### TASK BRIEF
For each line of the material, check for the string "ADDIEX"; then state how many lines had it, giving only the number.
------------------------------------
### src/rtl/adder_seq_pkg.sv
`default_nettype none
// ============================================================================
//  Module      : adder_seq_pkg
//  Description : Shared widths and state encodings for the operand sequencer.
//  Revision    : 1.0 - initial release
// ============================================================================
package adder_seq_pkg;

   localparam int OP_W  = 3;
   localparam int SUM_W = 4;

   // Encodings double as the led[7:6] tag of each display mode.
   typedef enum logic [1:0] {
      S_A   = 2'b01,
      S_B   = 2'b10,
      S_RES = 2'b11
   } state_t;

endpackage
`default_nettype wire

### src/rtl/btn_debounce.sv
`default_nettype none
// ============================================================================
//  Module      : btn_debounce
//  Description : Synchronises and debounces a raw pushbutton; one-cycle press pulse.
//  Revision    : 1.0 - initial release
// ============================================================================
module btn_debounce #(
   parameter int DEBOUNCE_CYCLES = 500000,
   parameter int CNT_W           = 20
) (
   input  logic clk,
   input  logic rst,
   input  logic btn_raw,
   output logic press
);

   localparam logic [CNT_W-1:0] c_cnt_max = CNT_W'(DEBOUNCE_CYCLES - 1);

   logic             r_sync1;
   logic             r_sync2;
   logic             r_stable;
   logic             r_stable_d;
   logic [CNT_W-1:0] r_cnt;

   always_ff @(posedge clk) begin
      if (rst) begin
         r_sync1    <= 1'b0;
         r_sync2    <= 1'b0;
         r_stable   <= 1'b0;
         r_stable_d <= 1'b0;
         r_cnt      <= '0;
      end else begin
         r_sync1    <= btn_raw;
         r_sync2    <= r_sync1;
         r_stable_d <= r_stable;
         // Any cycle of agreement restarts the stability window.
         if (r_sync2 != r_stable) begin
            if (r_cnt == c_cnt_max) begin
               r_stable <= r_sync2;
               r_cnt    <= '0;
            end else begin
               r_cnt <= r_cnt + 1'b1;
            end
         end else begin
            r_cnt <= '0;
         end
      end
   end

   assign press = r_stable & ~r_stable_d;

endmodule
`default_nettype wire

### src/rtl/adder_op_sequencer.sv
`default_nettype none
// ============================================================================
//  Module      : adder_op_sequencer
//  Description : Single-button operand entry for the 3-bit adder, result on LEDs.
//  Revision    : 1.0 - initial release
// ============================================================================
module adder_op_sequencer
   import adder_seq_pkg::*;
#(
   parameter int DEBOUNCE_CYCLES = 500000,
   parameter int CNT_W           = 20
) (
   input  logic       clk,
   input  logic       rst,
   input  logic       btn,
   input  logic [7:0] sw,
   output logic [7:0] led
);

   state_t            r_state;
   state_t            w_state_next;
   logic              w_press;
   logic [OP_W-1:0]   r_a_reg;
   logic [OP_W-1:0]   r_b_reg;
   logic [SUM_W-1:0]  r_sum_reg;
   logic [7:0]        r_led;
   logic [7:0]        w_led_next;
   logic              w_unused;

   assign w_unused = sw[6];

   btn_debounce #(
      .DEBOUNCE_CYCLES (DEBOUNCE_CYCLES),
      .CNT_W           (CNT_W)
   ) u_debounce (
      .clk     (clk),
      .rst     (rst),
      .btn_raw (btn),
      .press   (w_press)
   );

   always_ff @(posedge clk) begin
      if (rst) begin
         r_state   <= S_A;
         r_a_reg   <= '0;
         r_b_reg   <= '0;
         r_sum_reg <= '0;
         r_led     <= 8'h00;
      end else begin
         r_state <= w_state_next;
         r_led   <= w_led_next;
         if (w_press) begin
            case (r_state)
               S_A: r_a_reg <= sw[2:0];
               S_B: begin
                  r_b_reg   <= sw[5:3];
                  r_sum_reg <= SUM_W'(r_a_reg) + SUM_W'(sw[5:3]);
               end
               default: ;
            endcase
         end
      end
   end

   // The display is derived from the current state, so a transition shows up one edge late.
   always_comb begin
      w_state_next = r_state;
      w_led_next   = 8'h00;
      case (r_state)
         S_A: begin
            if (w_press) w_state_next = S_B;
            w_led_next = {S_A, 3'b000, sw[2:0]};
         end
         S_B: begin
            if (w_press) w_state_next = S_RES;
            w_led_next = {S_B, r_a_reg, sw[5:3]};
         end
         S_RES: begin
            if (w_press) w_state_next = S_A;
            w_led_next = sw[7] ? {2'b00, r_b_reg, r_a_reg}
                               : {S_RES, 2'b00, r_sum_reg};
         end
         default: begin
            w_state_next = S_A;
            w_led_next   = 8'h00;
         end
      endcase
   end

   assign led = r_led;

endmodule
`default_nettype wire
==> config.mk <==
export PLATFORM = sky130hd
export DESIGN_NAME = apb_rr_arbiter
export DESIGN_NICKNAME = d
export VERILOG_FILES = /design/src/rtl/apb_rr_arbiter.sv
export SDC_FILE = /design/constraint.sdc
export NUM_CORES = 1
export LEC_CHECK = 0
export CORE_UTILIZATION = 40
export DETAILED_ROUTE_END_ITERATION = 12
export GPL_TIMING_DRIVEN = 0
export PLACE_DENSITY = 0.69
export REMOVE_ABC_BUFFERS = 1
export SLEW_MARGIN = 20
export SYNTH_ARGS = -nofsm -noshare
export SYNTH_HDL_FRONTEND = slang
export SYNTH_SLANG_ARGS = --single-unit
==> constraint.sdc <==
create_clock -name clk -period 4.5 [get_ports clk]
set_input_delay 0.45 -clock clk [delete_from_list [all_inputs] [get_ports clk]]
set_output_delay 0.45 -clock clk [all_outputs]
set_load 0.1 [all_outputs]
[src/rtl/multi_cycle_ctrl.sv]
// multi_cycle_ctrl: main control FSM of the multi-cycle MIPS core.
// Sequences the datapath through fetch/decode/execute/memory/writeback.
// Memory states stall on mem_ready unless USE_MEM_READY=0.
// Ports:
//   clk, rst          clock, async active-high reset
//   op[5:0]           opcode IR[31:26], stable from DECODE to end of instr
//   mem_ready         memory access completes this cycle
//   pcwrite..pcsrc    datapath controls, decoded from state (+ mem_ready)
//   illegal_op        pulse: unsupported opcode seen in DECODE
//   instr_done        pulse in the final cycle of each instruction
//   state[3:0]        current state, for debug
module multi_cycle_ctrl #(
  parameter logic USE_MEM_READY = 1'b1
) (
  input  logic       clk,
  input  logic       rst,
  input  logic [5:0] op,
  input  logic       mem_ready,
  output logic       pcwrite,
  output logic       branch,
  output logic       iord,
  output logic       memwrite,
  output logic       irwrite,
  output logic       regdst,
  output logic       memtoreg,
  output logic       regwrite,
  output logic       alusrca,
  output logic [1:0] alusrcb,
  output logic [1:0] aluop,
  output logic [1:0] pcsrc,
  output logic       illegal_op,
  output logic       instr_done,
  output logic [3:0] state
);

  typedef enum logic [3:0] {
    IDLE   = 4'd0,
    FETCH  = 4'd1,
    DECODE = 4'd2,
    MEMADR = 4'd3,
    MEMRD  = 4'd4,
    MEMWB  = 4'd5,
    MEMWR  = 4'd6,
    EXEC   = 4'd7,
    ALUWB  = 4'd8,
    BRANCH = 4'd9,
    ADDIEX = 4'd10,
    ADDIWB = 4'd11,
    JUMP   = 4'd12
  } state_t;

  localparam logic [5:0] OP_LW   = 6'b100011;
  localparam logic [5:0] OP_SW   = 6'b101011;
  localparam logic [5:0] OP_R    = 6'b000000;
  localparam logic [5:0] OP_BEQ  = 6'b000100;
  localparam logic [5:0] OP_ADDI = 6'b001000;
  localparam logic [5:0] OP_J    = 6'b000010;

  state_t state_q, state_d;
  logic   mr;

  // With wait states disabled every memory access completes in one cycle.
  assign mr    = USE_MEM_READY ? mem_ready : 1'b1;
  assign state = state_q;

  always_comb begin
    state_d    = IDLE;
    pcwrite    = 1'b0;
    branch     = 1'b0;
    iord       = 1'b0;
    memwrite   = 1'b0;
    irwrite    = 1'b0;
    regdst     = 1'b0;
    memtoreg   = 1'b0;
    regwrite   = 1'b0;
    alusrca    = 1'b0;
    alusrcb    = 2'b00;
    aluop      = 2'b00;
    pcsrc      = 2'b00;
    illegal_op = 1'b0;
    instr_done = 1'b0;
    case (state_q)
      IDLE: state_d = FETCH;
      FETCH: begin
        alusrcb = 2'b01;
        irwrite = mr;
        pcwrite = mr;
        state_d = mr ? DECODE : FETCH;
      end
      DECODE: begin
        // Branch target is computed here, ahead of knowing the opcode.
        alusrcb = 2'b11;
        case (op)
          OP_LW, OP_SW: state_d = MEMADR;
          OP_R:         state_d = EXEC;
          OP_BEQ:       state_d = BRANCH;
          OP_ADDI:      state_d = ADDIEX;
          OP_J:         state_d = JUMP;
          default: begin
            state_d    = FETCH;
            illegal_op = 1'b1;
            instr_done = 1'b1;
          end
        endcase
      end
      MEMADR: begin
        alusrca = 1'b1;
        alusrcb = 2'b10;
        state_d = (op == OP_SW) ? MEMWR : MEMRD;
      end
      MEMRD: begin
        iord    = 1'b1;
        state_d = mr ? MEMWB : MEMRD;
      end
      MEMWB: begin
        memtoreg   = 1'b1;
        regwrite   = 1'b1;
        instr_done = 1'b1;
        state_d    = FETCH;
      end
      MEMWR: begin
        iord       = 1'b1;
        memwrite   = 1'b1;
        instr_done = mr;
        state_d    = mr ? FETCH : MEMWR;
      end
      EXEC: begin
        alusrca = 1'b1;
        aluop   = 2'b10;
        state_d = ALUWB;
      end
      ALUWB: begin
        regdst     = 1'b1;
        regwrite   = 1'b1;
        instr_done = 1'b1;
        state_d    = FETCH;
      end
      BRANCH: begin
        alusrca    = 1'b1;
        aluop      = 2'b01;
        pcsrc      = 2'b01;
        branch     = 1'b1;
        instr_done = 1'b1;
        state_d    = FETCH;
      end
      ADDIEX: begin
        alusrca = 1'b1;
        alusrcb = 2'b10;
        state_d = ADDIWB;
      end
      ADDIWB: begin
        regwrite   = 1'b1;
        instr_done = 1'b1;
        state_d    = FETCH;
      end
      JUMP: begin
        pcsrc      = 2'b10;
        pcwrite    = 1'b1;
        instr_done = 1'b1;
        state_d    = FETCH;
      end
      default: state_d = IDLE;  // unused codes 13-15 recover via IDLE
    endcase
  end

  always_ff @(posedge clk or posedge rst) begin
    if (rst) state_q <= IDLE;
    else     state_q <= state_d;
  end

endmodule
------------------------------------
### ANSWER BELOW
3